### DATA FOR THIS EXERCISE
This design comes from an exercise in tuning for small area on the open sky130 flow, not from production work.
Function was checked by simulation only, so behaviour that the tests miss may differ from the original.

Setup of onyx:
// canbox_bridge
module canbox_bridge #(
    parameter [15:0] VOLT_X100 = 16'h04B0
) (
    input  wire        clk,
    input  wire        rst,           
    input  wire        rx_valid,
    output wire        rx_ready,
    input  wire [7:0]  rx_data,
    input  wire        can_valid,
    output wire        can_ready,
    input  wire [28:0] can_id,
    input  wire [3:0]  can_len,
    input  wire [63:0] can_data,
    input  wire        tick_valid,
    output wire        tick_ready,
    output wire        tx_valid,
    input  wire        tx_ready,
    output wire [7:0]  tx_data,
    input  wire        strict_chk,
    output reg         err_frame_too_large,
    output reg         err_checksum,
    output reg         err_can_short
);
clock: 30.0 ns
lec_check: 0
cap_margin: 20
core_margin: 2
core_utilization: 40
slew_margin: 20
run.sh (not shown) runs the stock make flow with config.mk's settings and CLKGATE_MAP_FILE= SYNTH_SCRIPT=/design/flow/synth_recipe.tcl, a recipe that flattens the netlist after the stock synthesis.
Here is what was changed in the inputs of indigo compared with onyx.
-- flow/design.v --
<<< onyx, line 189
    reg [2:0]   fs;
    reg [5:0]   idx;
    reg [255:0] buf_q;               
    reg         fr_door, fl_door, rl_door, rr_door, tailgate, bonnet;
    reg [15:0]  rpm;
>>> indigo, line 189
    reg [2:0]   fs;
    reg [5:0]   idx;
    reg [7:0]   lenb;                
    reg [7:0]   sum;                 
    reg         is_ee;               
    reg         id_c6;               
    reg [7:0]   bd0, bd1;            
    reg         fr_door, fl_door, rl_door, rr_door, tailgate, bonnet;
    reg [15:0]  rpm;
<<< onyx, line 234
    wire acc_tick = tick_valid & g_tick;
    wire [7:0] b = rx_data;
    reg [255:0] buf_n;
    always @* begin
        buf_n = buf_q;
        buf_n[idx[4:0]*8 +: 8] = b;
    end
    reg [7:0] frame_sum;
    integer k;
    always @* begin
        frame_sum = 8'd0;
        for (k = 1; k < 32; k = k + 1)
            frame_sum = frame_sum + buf_q[8*k +: 8];
    end
    wire       completing = acc_rx && (fs == S_CRC);
    wire       chk_ok     = ((~frame_sum) == b);
    wire       dispatch   = completing && (!strict_chk || chk_ok);
    wire       inject     = dispatch && (buf_n[15:8] == CMD_INJ);
    wire [28:0] dec_id   = acc_can ? can_id   : {21'd0, buf_n[39:32]};
    wire [3:0]  dec_len  = acc_can ? can_len  : 4'd8;
    wire [63:0] dec_data = acc_can ? can_data : buf_n[119:56];
    wire        dec_go   = acc_can | inject;
    wire        we_doors, we_rpm, we_odo, we_speed, we_fuel, we_temp, we_wheel, we_bonnet;
>>> indigo, line 238
    wire acc_tick = tick_valid & g_tick;
    wire [7:0] b = rx_data;
    wire       at4 = (idx == 6'd4);
    wire       at7 = (idx == 6'd7);
    wire       at8 = (idx == 6'd8);
    wire [7:0] frame_sum = sum;
    wire       completing = acc_rx && (fs == S_CRC);
    wire       chk_ok     = ((~frame_sum) == b);
    wire       dispatch   = completing && (!strict_chk || chk_ok);
    wire       inject     = dispatch && is_ee;
    wire        n_c6     = at4 ? (b == 8'hC6) : id_c6;
    wire [7:0]  n_d0     = at7 ? b : bd0;
    wire [7:0]  n_d1     = at8 ? b : bd1;
    wire [28:0] dec_id   = acc_can ? can_id   : (n_c6 ? 29'h0C6 : 29'h0);
    wire [3:0]  dec_len  = acc_can ? can_len  : 4'd8;
    wire [63:0] dec_data = acc_can ? can_data : {48'd0, n_d1, n_d0};
    wire        dec_go   = acc_can | inject;
    wire        we_doors, we_rpm, we_odo, we_speed, we_fuel, we_temp, we_wheel, we_bonnet;
<<< onyx, line 288
            fs          <= S_WAIT;
            idx         <= 6'd0;
            buf_q       <= 256'd0;
            fr_door     <= 1'b0;
            fl_door     <= 1'b0;
>>> indigo, line 287
            fs          <= S_WAIT;
            idx         <= 6'd0;
            lenb <= 8'd0; sum <= 8'd0; is_ee <= 1'b0; id_c6 <= 1'b0; bd0 <= 8'd0; bd1 <= 8'd0;
            fr_door     <= 1'b0;
            fl_door     <= 1'b0;
<<< onyx, line 322
                    S_WAIT: begin
                        if (b == START) begin
                            buf_q       <= {248'd0, START};
                            idx         <= 6'd1;
                            fs          <= S_CMD;
>>> indigo, line 321
                    S_WAIT: begin
                        if (b == START) begin
                            id_c6 <= 1'b0; bd0 <= 8'd0; bd1 <= 8'd0;
                            idx         <= 6'd1;
                            fs          <= S_CMD;
<<< onyx, line 328
                    end
                    S_CMD: begin
                        buf_q[15:8] <= b;
                        idx         <= 6'd2;
                        fs          <= S_LEN;
                    end
                    S_LEN: begin
                        buf_q[23:16] <= b;
                        if (b > MAX_LEN) begin
                            err_frame_too_large <= 1'b1;
>>> indigo, line 327
                    end
                    S_CMD: begin
                        sum <= b; is_ee <= (b == CMD_INJ);
                        idx         <= 6'd2;
                        fs          <= S_LEN;
                    end
                    S_LEN: begin
                        lenb <= b; sum <= sum + b;
                        if (b > MAX_LEN) begin
                            err_frame_too_large <= 1'b1;
<<< onyx, line 344
                    end
                    S_DATA: begin
                        buf_q <= buf_n;
                        idx   <= idx + 6'd1;
                        if ({2'b00, idx} + 8'd1 - 8'd3 >= buf_q[23:16])
                            fs <= S_CRC;
                    end
                    S_CRC: begin
                        buf_q <= buf_n;
                        idx   <= 6'd0;
                        fs    <= S_WAIT;
>>> indigo, line 343
                    end
                    S_DATA: begin
                        sum <= sum + b; id_c6 <= n_c6; bd0 <= n_d0; bd1 <= n_d1;
                        idx   <= idx + 6'd1;
                        if ({2'b00, idx} + 8'd1 - 8'd3 >= lenb)
                            fs <= S_CRC;
                    end
                    S_CRC: begin
                        id_c6 <= n_c6; bd0 <= n_d0; bd1 <= n_d1;
                        idx   <= 6'd0;
                        fs    <= S_WAIT;
## What came out
Re first-pass GRT wire length: indigo and onyx aren't equal, and the lower value belongs to indigo. Via count down about 27% in indigo wrt onyx. The post-detailed-placement half-perimeter wirelength in indigo sits about 34% below the value recorded for onyx. In the tables for indigo and onyx, number of rows created at floorplan reads lower with indigo. Total routed wirelength: indigo < onyx.

[separate check: timing with driven ports]
No port has a modelled driver above. Below, the same layouts with a new extraction and two added sets of constraints. Step 1 (the two cells are an assumption about what drives the block):
set clk [get_ports {clk}]
set_driving_cell -lib_cell sky130_fd_sc_hd__clkbuf_16 $clk
set_driving_cell -lib_cell sky130_fd_sc_hd__buf_2 [delete_from_list [all_inputs] $clk]
Step 2 also shifts input and output timing later by t, the mid clock arrival at the registers, as if the neighbouring blocks saw the same clock. a / b / c = ideal ports / drivers / drivers and shift; a / b = the first two.
run | shift t [ns] | slack for setup (ns) | slew at the worst register clock pin (ns) | worst data-port slew with drivers (ns) | pins driven straight from the clock port
onyx | 0.656 | 6.485 / 6.520 / 5.864 | 0.07 / 0.07 | 0.07 | 1
indigo | 0.492 | 8.406 / 8.437 / 7.944 | 0.07 / 0.07 | 0.09 | 1
After both steps setup and hold are still met in every run listed. The setup slack of onyx, which loses most, moves by +0.035 ns with the drivers and by -0.621 ns with both steps.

### EXERCISE AIM
Only the lines from the one containing "run | shift" through the last line of the material should be returned, each one exactly as written.

### YOUR SOLUTION
run | shift t [ns] | slack for setup (ns) | slew at the worst register clock pin (ns) | worst data-port slew with drivers (ns) | pins driven straight from the clock port
onyx | 0.656 | 6.485 / 6.520 / 5.864 | 0.07 / 0.07 | 0.07 | 1
indigo | 0.492 | 8.406 / 8.437 / 7.944 | 0.07 / 0.07 | 0.09 | 1
After both steps setup and hold are still met in every run listed. The setup slack of onyx, which loses most, moves by +0.035 ns with the drivers and by -0.621 ns with both steps.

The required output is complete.